▶ _Exercise_: Where "global" appears in a line of the entries below, that line should be copied.
START Given information
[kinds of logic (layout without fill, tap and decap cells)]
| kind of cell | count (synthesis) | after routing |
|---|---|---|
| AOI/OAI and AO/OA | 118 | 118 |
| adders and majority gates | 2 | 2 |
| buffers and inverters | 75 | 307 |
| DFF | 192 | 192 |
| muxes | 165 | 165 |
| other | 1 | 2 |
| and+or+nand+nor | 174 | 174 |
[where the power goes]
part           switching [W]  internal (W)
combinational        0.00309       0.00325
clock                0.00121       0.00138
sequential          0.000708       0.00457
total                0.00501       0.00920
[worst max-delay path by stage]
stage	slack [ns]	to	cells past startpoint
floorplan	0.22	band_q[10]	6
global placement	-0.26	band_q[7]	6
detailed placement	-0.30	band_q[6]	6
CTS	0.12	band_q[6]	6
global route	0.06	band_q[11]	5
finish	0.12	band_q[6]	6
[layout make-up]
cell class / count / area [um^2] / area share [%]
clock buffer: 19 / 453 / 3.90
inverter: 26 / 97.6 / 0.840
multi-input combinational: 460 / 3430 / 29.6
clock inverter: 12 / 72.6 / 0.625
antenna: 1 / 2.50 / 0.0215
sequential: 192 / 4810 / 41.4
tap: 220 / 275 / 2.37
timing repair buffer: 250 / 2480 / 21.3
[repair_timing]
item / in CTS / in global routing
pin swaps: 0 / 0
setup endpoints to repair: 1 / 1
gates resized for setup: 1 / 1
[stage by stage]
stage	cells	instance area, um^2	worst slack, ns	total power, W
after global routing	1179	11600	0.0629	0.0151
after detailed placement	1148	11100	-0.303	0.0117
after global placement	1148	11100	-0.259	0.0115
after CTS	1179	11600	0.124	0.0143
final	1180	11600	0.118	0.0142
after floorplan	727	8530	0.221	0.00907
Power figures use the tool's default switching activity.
==> src/rtl/spi_xfer_fifo_if.sv <==
// spi_xfer_fifo_if
// Bundles the CPU-side FIFO access, the sticky status flags and the SPI
// engine handshake of spi_xfer_fifo. The slave modport is the FIFO block
// itself; the master modport is its environment (register logic + engine).
interface spi_xfer_fifo_if #(
  parameter int D_WIDTH = 8,
  parameter int AW      = 3
);
  logic               tx_wr_en;
  logic [D_WIDTH-1:0] tx_wdata;
  logic               tx_full;
  logic [AW:0]        tx_level;
  logic               rx_rd_en;
  logic [D_WIDTH-1:0] rx_rdata;
  logic               rx_empty;
  logic [AW:0]        rx_level;
  logic               clr_flags;
  logic               tx_ovf;
  logic               rx_ovf;
  logic               xfer_err;
  logic               idle;
  logic               core_enable;
  logic [D_WIDTH-1:0] core_tx_data;
  logic               core_busy;
  logic [D_WIDTH-1:0] core_rx_data;

  modport slave (
    input  tx_wr_en, tx_wdata, rx_rd_en, clr_flags, core_busy, core_rx_data,
    output tx_full, tx_level, rx_rdata, rx_empty, rx_level,
           tx_ovf, rx_ovf, xfer_err, idle, core_enable, core_tx_data
  );

  modport master (
    output tx_wr_en, tx_wdata, rx_rd_en, clr_flags, core_busy, core_rx_data,
    input  tx_full, tx_level, rx_rdata, rx_empty, rx_level,
           tx_ovf, rx_ovf, xfer_err, idle, core_enable, core_tx_data
  );
endinterface
`src/rtl/read_iq_if.sv`:
```
// Byte-stream input and paired I/Q output handshakes of the IQ deinterleaver.
// master is the deinterleaver side, slave is the FIFO side.
interface read_iq_if #(
  parameter int DATA_WIDTH = 32,
  parameter int BYTE_WIDTH = 8
);
  logic [BYTE_WIDTH-1:0] in_dout;
  logic                  in_empty;
  logic                  in_rd_en;
  logic [DATA_WIDTH-1:0] I_din;
  logic                  I_full;
  logic                  I_wr_en;
  logic [DATA_WIDTH-1:0] Q_din;
  logic                  Q_full;
  logic                  Q_wr_en;

  modport master (
    input  in_dout, in_empty, I_full, Q_full,
    output in_rd_en, I_din, I_wr_en, Q_din, Q_wr_en
  );

  modport slave (
    output in_dout, in_empty, I_full, Q_full,
    input  in_rd_en, I_din, I_wr_en, Q_din, Q_wr_en
  );
endinterface

```
`src/rtl/read_iq.sv`:
```
// Deinterleaves a little-endian byte stream (I lo, I hi, Q lo, Q hi) into
// fixed-point I/Q samples written to two FIFOs in lockstep.
module read_iq #(
  parameter int DATA_WIDTH = 32,
  parameter int BYTE_WIDTH = 8,
  parameter int BITS       = 10
) (
  input  logic      clock,
  input  logic      reset,
  read_iq_if.master bus
);

  localparam int SAMPLE_WIDTH = 2 * BYTE_WIDTH;

  typedef enum logic [1:0] {
    S_READ  = 2'd0,
    S_WRITE = 2'd1
  } state_t;

  state_t                      state_q, state_d;
  logic [1:0]                  cnt_q, cnt_d;
  logic [3:0][BYTE_WIDTH-1:0]  bytes_q, bytes_d;

  // Sign-extend the 16-bit sample to the output width, then scale by 2^BITS.
  function automatic logic [DATA_WIDTH-1:0] quantize(input logic [SAMPLE_WIDTH-1:0] s);
    logic [DATA_WIDTH-1:0] ext;
    ext = DATA_WIDTH'($signed(s));
    return ext << BITS;
  endfunction

  always_ff @(posedge clock or posedge reset) begin
    if (reset) begin
      state_q <= S_READ;
      cnt_q   <= 2'd0;
      bytes_q <= '0;
    end else begin
      state_q <= state_d;
      cnt_q   <= cnt_d;
      bytes_q <= bytes_d;
    end
  end

  always_comb begin
    state_d      = state_q;
    cnt_d        = cnt_q;
    bytes_d      = bytes_q;
    bus.in_rd_en = 1'b0;
    bus.I_wr_en  = 1'b0;
    bus.Q_wr_en  = 1'b0;
    bus.I_din    = '0;
    bus.Q_din    = '0;

    case (state_q)
      S_READ: begin
        if (!bus.in_empty) begin
          bus.in_rd_en   = 1'b1;
          bytes_d[cnt_q] = bus.in_dout;
          cnt_d          = cnt_q + 2'd1;
          if (cnt_q == 2'd3) begin
            state_d = S_WRITE;
          end
        end
      end

      // Both FIFOs must have room so the I and Q streams never drift apart.
      S_WRITE: begin
        if (!bus.I_full && !bus.Q_full) begin
          bus.I_wr_en = 1'b1;
          bus.Q_wr_en = 1'b1;
          bus.I_din   = quantize({bytes_q[1], bytes_q[0]});
          bus.Q_din   = quantize({bytes_q[3], bytes_q[2]});
          state_d     = S_READ;
        end
      end

      default: begin
        state_d = S_READ;
        cnt_d   = 2'd0;
      end
    endcase
  end

endmodule

```
`src/flat_wrapper.sv`:
```
// flat-port wrapper written by rule: the top's interface ports become plain ports
module read_iq_flat 
#(
  parameter int DATA_WIDTH = 32,
  parameter int BYTE_WIDTH = 8,
  parameter int BITS       = 10
)
  (clock, reset, bus_in_dout, bus_in_empty, bus_I_full, bus_Q_full, bus_in_rd_en, bus_I_din, bus_I_wr_en, bus_Q_din, bus_Q_wr_en);
  read_iq_if #(.DATA_WIDTH(DATA_WIDTH), .BYTE_WIDTH(BYTE_WIDTH)) bus_i ();
  input  logic clock;
  input  logic reset;
  input wire logic [$bits(bus_i.in_dout)-1:0] bus_in_dout;
  input wire logic [$bits(bus_i.in_empty)-1:0] bus_in_empty;
  input wire logic [$bits(bus_i.I_full)-1:0] bus_I_full;
  input wire logic [$bits(bus_i.Q_full)-1:0] bus_Q_full;
  output wire logic [$bits(bus_i.in_rd_en)-1:0] bus_in_rd_en;
  output wire logic [$bits(bus_i.I_din)-1:0] bus_I_din;
  output wire logic [$bits(bus_i.I_wr_en)-1:0] bus_I_wr_en;
  output wire logic [$bits(bus_i.Q_din)-1:0] bus_Q_din;
  output wire logic [$bits(bus_i.Q_wr_en)-1:0] bus_Q_wr_en;
  assign bus_i.in_dout = bus_in_dout;
  assign bus_i.in_empty = bus_in_empty;
  assign bus_i.I_full = bus_I_full;
  assign bus_i.Q_full = bus_Q_full;
  assign bus_in_rd_en = bus_i.in_rd_en;
  assign bus_I_din = bus_i.I_din;
  assign bus_I_wr_en = bus_i.I_wr_en;
  assign bus_Q_din = bus_i.Q_din;
  assign bus_Q_wr_en = bus_i.Q_wr_en;
  read_iq #(.DATA_WIDTH(DATA_WIDTH), .BYTE_WIDTH(BYTE_WIDTH), .BITS(BITS)) u_core (.clock(clock), .reset(reset), .bus(bus_i));
endmodule
```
END Given information
▶ _Written answer_:
global placement	-0.26	band_q[7]	6
global route	0.06	band_q[11]	5
item / in CTS / in global routing
after global routing	1179	11600	0.0629	0.0151
after global placement	1148	11100	-0.259	0.0115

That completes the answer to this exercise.